Si on m’avait dit il y a quelques années que ma carrière allait être celle-là, c’est sûr que je n’en aurais pas voulu. Mais au final tu regardes et tu vois que j'ai vécu beaucoup de choses que peu de joueurs ont vécu. Encore aujourd'hui, il y a un supporteur bulgare par exemple qui était à Nantes. Il est passé à la Beaujoire avec mon maillot de Varna et il a écrit : « Merci de l'avoir laissé partir parce qu'il nous a fait rêver ». Ce sont des choses qui me touchent beaucoup. Si j’avais été en Ligue 1, peut-être que j’aurais été un joueur quelconque, parmi tant d’autres. Pendant le confinement les clubs publiaient souvent leur meilleur onze de ces 20 dernières années ou le onze historique. Moi, j'étais dans le onze de légende de 5 ou 6 clubs. Ça me touche vraiment ces choses-là.

As-tu le sentiment d’avoir réussi ta carrière ?
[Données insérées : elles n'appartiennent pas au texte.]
[src/rtl/selftest_pkg.sv]
`timescale 1ns/1ps
package selftest_pkg;

  typedef enum logic [2:0] {
    ST_WAIT,
    ST_FSK,
    ST_SYNC,
    ST_PASS,
    ST_FAIL
  } seqState_t;

  // strobes from the sequencer to the datapath
  typedef struct packed {
    logic clrTimer;  // restart tick and millisecond counters
    logic debClr;    // hold the lock debouncer cleared
    logic tclkEn;    // run the test clock divider
    logic toneEn;    // run the alarm tone divider
  } dpCtrl_t;

endpackage

[src/rtl/selftest_sqdiv.sv]
`timescale 1ns/1ps
module selftest_sqdiv #(
  parameter int HALF = 4
) (
  input  logic clk,
  input  logic rstN,
  input  logic en,
  output logic wave
);
  localparam int CW = (HALF > 1) ? $clog2(HALF) : 1;
  localparam logic [CW-1:0] LAST = CW'(HALF - 1);

  logic [CW-1:0] cnt;
  logic          q;

  always_ff @(posedge clk or negedge rstN) begin
    if (!rstN) begin
      cnt <= '0;
      q   <= 1'b0;
    end else if (!en) begin
      cnt <= '0;
      q   <= 1'b0;
    end else if (cnt == LAST) begin
      cnt <= '0;
      q   <= ~q;
    end else begin
      cnt <= cnt + 1'b1;
    end
  end

  assign wave = q & en;
endmodule

[src/rtl/selftest_dp.sv]
`timescale 1ns/1ps
module selftest_dp
  import selftest_pkg::*;
#(
  parameter int TICK_DIV    = 125000,
  parameter int MS_W        = 7,
  parameter int DEB_SAMPLES = 8,
  parameter int TCLK_HALF   = 7812,
  parameter int TONE_HALF   = 52083
) (
  input  logic            clk,
  input  logic            rstN,
  input  dpCtrl_t         ctl,
  input  logic            lockRaw,
  output logic            msTick,
  output logic [MS_W-1:0] msCount,
  output logic            lockDeb,
  output logic            testClk,
  output logic            tone
);
  localparam int TICK_W = (TICK_DIV > 1) ? $clog2(TICK_DIV) : 1;
  localparam logic [TICK_W-1:0] TICK_LAST = TICK_W'(TICK_DIV - 1);
  localparam int DEB_W = (DEB_SAMPLES > 1) ? $clog2(DEB_SAMPLES) : 1;
  localparam logic [DEB_W-1:0] DEB_LAST = DEB_W'(DEB_SAMPLES - 1);
  localparam int HALF_TAB [2] = '{TCLK_HALF, TONE_HALF};

  logic [TICK_W-1:0] tickCnt;
  logic [DEB_W-1:0]  debCnt;
  logic [1:0]        divEn;
  logic [1:0]        divOut;

  assign msTick = (tickCnt == TICK_LAST);

  // millisecond timebase, realigned at every step boundary
  always_ff @(posedge clk or negedge rstN) begin
    if (!rstN) begin
      tickCnt <= '0;
      msCount <= '0;
    end else if (ctl.clrTimer) begin
      tickCnt <= '0;
      msCount <= '0;
    end else if (msTick) begin
      tickCnt <= '0;
      if (msCount != '1) msCount <= msCount + 1'b1;
    end else begin
      tickCnt <= tickCnt + 1'b1;
    end
  end

  // lock debouncer: counts consecutive samples that disagree with the accepted value
  always_ff @(posedge clk or negedge rstN) begin
    if (!rstN) begin
      debCnt  <= '0;
      lockDeb <= 1'b0;
    end else if (ctl.debClr) begin
      debCnt  <= '0;
      lockDeb <= 1'b0;
    end else if (msTick) begin
      if (lockRaw != lockDeb) begin
        if (debCnt == DEB_LAST) begin
          lockDeb <= lockRaw;
          debCnt  <= '0;
        end else begin
          debCnt <= debCnt + 1'b1;
        end
      end else begin
        debCnt <= '0;
      end
    end
  end

  assign divEn = {ctl.toneEn, ctl.tclkEn};

  for (genvar g = 0; g < 2; g++) begin : gDiv
    selftest_sqdiv #(.HALF(HALF_TAB[g])) uDiv (
      .clk  (clk),
      .rstN (rstN),
      .en   (divEn[g]),
      .wave (divOut[g])
    );
  end

  assign testClk = divOut[0];
  assign tone    = divOut[1];
endmodule

[src/rtl/selftest_ctrl.sv]
`timescale 1ns/1ps
module selftest_ctrl
  import selftest_pkg::*;
#(
  parameter int START_MS = 96,
  parameter int STEP_MS  = 50,
  parameter int MS_W     = 7
) (
  input  logic            clk,
  input  logic            rstN,
  input  logic            msTick,
  input  logic [MS_W-1:0] msCount,
  input  logic            fskDetected,
  input  logic            lockDeb,
  output dpCtrl_t         ctl,
  output logic            selfTestMode,
  output logic            fskTestEn,
  output logic            selfTestDone,
  output logic            selfTestPass
);
  localparam logic [MS_W-1:0] START_LAST = MS_W'(START_MS - 1);
  localparam logic [MS_W-1:0] STEP_LAST  = MS_W'(STEP_MS - 1);

  seqState_t state, nxt;
  logic      startDue, stepExpired;

  assign startDue    = msTick && (msCount == START_LAST);
  assign stepExpired = msTick && (msCount == STEP_LAST);

  always_comb begin
    nxt = state;
    case (state)
      ST_WAIT: if (startDue) nxt = ST_FSK;
      ST_FSK: begin
        if (fskDetected)      nxt = ST_SYNC;
        else if (stepExpired) nxt = ST_FAIL;
      end
      ST_SYNC: begin
        if (lockDeb)          nxt = ST_PASS;
        else if (stepExpired) nxt = ST_FAIL;
      end
      default: nxt = state;
    endcase
  end

  always_ff @(posedge clk or negedge rstN) begin
    if (!rstN) state <= ST_WAIT;
    else       state <= nxt;
  end

  always_comb begin
    ctl.clrTimer = (nxt != state);
    ctl.debClr   = (state != ST_SYNC);
    ctl.tclkEn   = (state == ST_SYNC);
    ctl.toneEn   = (state == ST_FAIL);
  end

  assign selfTestMode = (state == ST_FSK) || (state == ST_SYNC);
  assign fskTestEn    = (state == ST_FSK);
  assign selfTestDone = (state == ST_PASS) || (state == ST_FAIL);
  assign selfTestPass = (state == ST_PASS);
endmodule

[src/rtl/power_selftest.sv]
`timescale 1ns/1ps
module power_selftest
  import selftest_pkg::*;
#(
  parameter int CLK_HZ      = 125000000,
  parameter int TEST_CLK_HZ = 8000,
  parameter int TONE_HZ     = 1200,
  parameter int START_MS    = 96,
  parameter int STEP_MS     = 50,
  parameter int DEB_SAMPLES = 8
) (
  input  logic clk,
  input  logic rstN,
  input  logic fskDetected,
  input  logic lockRaw,
  output logic selfTestMode,
  output logic fskTestEn,
  output logic testClkOut,
  output logic selfTestDone,
  output logic selfTestPass,
  output logic alarmTone
);
  localparam int TICK_DIV  = CLK_HZ / 1000;
  localparam int TCLK_HALF = CLK_HZ / (2 * TEST_CLK_HZ);
  localparam int TONE_HALF = CLK_HZ / (2 * TONE_HZ);
  localparam int MAX_MS    = (START_MS > STEP_MS) ? START_MS : STEP_MS;
  localparam int MS_W      = $clog2(MAX_MS + 1);

  dpCtrl_t         ctl;
  logic            msTick;
  logic [MS_W-1:0] msCount;
  logic            lockDeb;

  selftest_ctrl #(
    .START_MS (START_MS),
    .STEP_MS  (STEP_MS),
    .MS_W     (MS_W)
  ) uCtrl (
    .clk          (clk),
    .rstN         (rstN),
    .msTick       (msTick),
    .msCount      (msCount),
    .fskDetected  (fskDetected),
    .lockDeb      (lockDeb),
    .ctl          (ctl),
    .selfTestMode (selfTestMode),
    .fskTestEn    (fskTestEn),
    .selfTestDone (selfTestDone),
    .selfTestPass (selfTestPass)
  );

  selftest_dp #(
    .TICK_DIV    (TICK_DIV),
    .MS_W        (MS_W),
    .DEB_SAMPLES (DEB_SAMPLES),
    .TCLK_HALF   (TCLK_HALF),
    .TONE_HALF   (TONE_HALF)
  ) uDp (
    .clk     (clk),
    .rstN    (rstN),
    .ctl     (ctl),
    .lockRaw (lockRaw),
    .msTick  (msTick),
    .msCount (msCount),
    .lockDeb (lockDeb),
    .testClk (testClkOut),
    .tone    (alarmTone)
  );
endmodule

[config.mk]
export PLATFORM = sky130hd
export DESIGN_NAME = power_selftest
export DESIGN_NICKNAME = d
export VERILOG_FILES = /design/src/rtl/selftest_pkg.sv /design/src/rtl/selftest_sqdiv.sv /design/src/rtl/selftest_dp.sv /design/src/rtl/selftest_ctrl.sv /design/src/rtl/power_selftest.sv
export SDC_FILE = /design/constraint.sdc
export NUM_CORES = 1
export LEC_CHECK = 0
export ABC_AREA = 0
export BUFFER_PORTS_ARGS = -buffer_cell sky130_fd_sc_hd__buf_4
export CAP_MARGIN = 20
export CELL_PAD_IN_SITES_DETAIL_PLACEMENT = 1
export CELL_PAD_IN_SITES_GLOBAL_PLACEMENT = 1
export CORE_MARGIN = 8
export CORE_UTILIZATION = 40
export CTS_CLUSTER_SIZE = 8
export DETAILED_ROUTE_END_ITERATION = 16
export GPL_ROUTABILITY_DRIVEN = 0
export PLACE_DENSITY_LB_ADDON = 0.3
export SLEW_MARGIN = 20
export SYNTH_ARGS = -nofsm -noshare
export SYNTH_HDL_FRONTEND = slang
export SYNTH_SLANG_ARGS = --single-unit
[constraint.sdc]
create_clock -name clk -period 2 [get_ports clk]
set_input_delay 0.2 -clock clk [delete_from_list [all_inputs] [get_ports clk]]
set_output_delay 0.2 -clock clk [all_outputs]
set_load 0.05 [all_outputs]
**Word level (Yosys, flattened, before mapping)**

Cells that the tools add are included.

- Reduce and logical (&&, ||, !) cells: 12
- Add/sub/neg operators: 5
- Eq/ne operators: 16
- Bitwise logic cells: 4
- Multiplexer cells: 26

Operators by type and width:

| kind | number |
|---|---|
| 2-to-1 mux 17 bit | 2 |
| 2-to-1 mux 16 bit | 2 |
| 2-to-1 mux 13 bit | 2 |
| 2-to-1 mux 3 bit | 8 |
| 2-to-1 mux 7 bit | 3 |
| adder 17 x 1 -> 17 bit (second input constant) | 1 |
| == test 17 bit (second input constant) | 1 |
| adder 16 x 1 -> 16 bit (second input constant) | 1 |
| == test 16 bit (second input constant) | 1 |
| adder 13 x 1 -> 13 bit (second input constant) | 1 |
| == test 13 bit (second input constant) | 1 |
| nonzero test 2 bit | 5 |
| case mux 3 bit (3 select lines) | 1 |
| 2-to-1 mux 1 bit | 8 |
| adder 7 x 1 -> 7 bit (second input constant) | 1 |
| == test 7 x 6 -> 1 bit (second input constant) | 1 |
| == test 7 bit (second input constant) | 1 |
| inequality test 7 bit (second input constant) | 1 |
| == test 3 x 2 -> 1 bit (second input constant) | 2 |
| == test 3 bit (second input constant) | 2 |
| inequality test 2 x 1 -> 1 bit (second input constant) | 2 |
| adder 3 x 1 -> 3 bit (second input constant) | 1 |
| == test 3 x 1 -> 1 bit (second input constant) | 1 |
| zero test 3 bit | 1 |
| other kinds (9) | 13 |

- Word-level logic and storage cells: 72
- Input port bits: 4
- Register bits after elaboration: 62

**Longest topological paths before layout**

Gate-level depths: netlist of the first run.

- Word-level depth: 8
- Depth in mapped cells: 8

**Hierarchy**

A second synthesis of the first run with hierarchy kept.

- Cells, all modules: 348
- Area, all modules: 3428.3 sq um

Modules (own cells, without submodules):

| module | area each (sq um) | instances | cells each |
|---|---|---|---|
| selftest_dp | 1491.4 | 1 | 153 |
| selftest_sqdiv at uDp.gDiv[1].uDiv | 894.6 | 1 | 88 |
| selftest_sqdiv at uDp.gDiv[0].uDiv | 710.7 | 1 | 68 |
| selftest_ctrl | 331.6 | 1 | 39 |

**Worst setup path after synthesis of the first run**

Ideal clock, no wire load.

- Kind: register to register
- Start point: register uDp.msCount[0]
- End point: register uDp.msCount[5]
- Buffers on the path: 1
- Data arrival time: 1.620 ns
- Library setup time: 0.128 ns
- Cell stages (with the launch flop): 8
- Path slack: 0.252 ns
- Path through: dfrtp_1 ha_1 and4_1 and3_1 clkbuf_1 nor4b_2 xnor2_1 nor2_1

- Cells in the longest elaborated chain, start to end: 8

RTL lines:

| what | RTL line | source |
|---|---|---|
| from (decl) | selftest_dp.sv:16 | `output logic [MS_W-1:0] msCount,` |
| from (signal assigned) | selftest_dp.sv:44 | `if (msCount != '1) msCount <= msCount + 1'b1;` |
| == test 7 x 6 -> 1 bit | selftest_ctrl.sv:28 | `assign stepExpired = msTick && (msCount == STEP_LAST);` |
| logical AND 1 bit | selftest_ctrl.sv:28 |  |
| 2-to-1 mux 3 bit | selftest_ctrl.sv:36, selftest_ctrl.sv:40 |  |
| 2-to-1 mux 3 bit (on tied branches) | selftest_ctrl.sv:39, selftest_ctrl.sv:35 |  |
| case mux 3 bit (3 select lines) | selftest_ctrl.sv:32 | `case (state)` |
| inequality test 3 bit | selftest_ctrl.sv:52 | `ctl.clrTimer = (nxt != state);` |
| nonzero test 2 bit (no line) | - |  |
| AND reduction 2 bit (no line) | - |  |

Parallel ways exist; a longest one is shown, timed or not. The select of a mux whose other input is x is not followed.
A chain may end at the register's enable or synchronous reset.

**Worst setup path after layout of the first run**

- Start point: register uDp.tickCnt[3]
- End point: register uDp.debCnt[0]

- Cells in the longest elaborated chain, start to end: 2

RTL lines:

| what | RTL line | source |
|---|---|---|
| from (decl) | selftest_dp.sv:27 | `logic [TICK_W-1:0] tickCnt;` |
| from (signal assigned) | selftest_dp.sv:46 | `tickCnt <= tickCnt + 1'b1;` |
| == test 17 bit | selftest_dp.sv:32 | `assign msTick = (tickCnt == TICK_LAST);` |
| nonzero test 2 bit (no line) | - |  |
| to (signal assigned) | selftest_dp.sv:64 | `debCnt <= debCnt + 1'b1;` |
| to (decl) | selftest_dp.sv:28 | `logic [DEB_W-1:0] debCnt;` |

Every way passes these cells.

==> results of run 1 <==
[repair_timing]
| action | 4_1_cts | 5_1_grt |
|---|---|---|
| setup endpoints to repair | 0 | 2 |
| resized for setup | 0 | 1 |
| hold endpoints to repair | 62 | 0 |
| hold buffers | 1 | 0 |
[kinds of logic after synthesis]
| kind of cell | after synthesis |
|---|---|
| flip-flops | 62 |
| buffers and inverters | 21 |
| adder cells (fa/ha/maj) | 8 |
| AO/OA/AOI/OAI | 18 |
| AND/OR/NAND/NOR | 171 |
| XOR/XNOR | 48 |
Je trouve que j'ai plutôt bien réussi partout où je suis passé. Bien sûr que j'ai eu des échecs et des moments plus compliqués mais la plupart du temps ça s'est bien passé. En prenant du recul, oui je suis content. Mais je pense honnêtement que j'aurais pu faire mieux au niveau du football. Tout s'est joué sur la première partie de ma carrière. Mon seul regret c'est de pas avoir eu ma chance, ou de ne pas avoir réussi à faire en sorte d'avoir ma chance à Nantes.

Après tout ça, qu'est-ce qu'on peut encore souhaiter à Mathias Coureur ?

Après tout ça pas grand-chose (il sourit) … non déjà que cette année tout se passe bien en Inde et que je puisse encore jouer au foot très longtemps.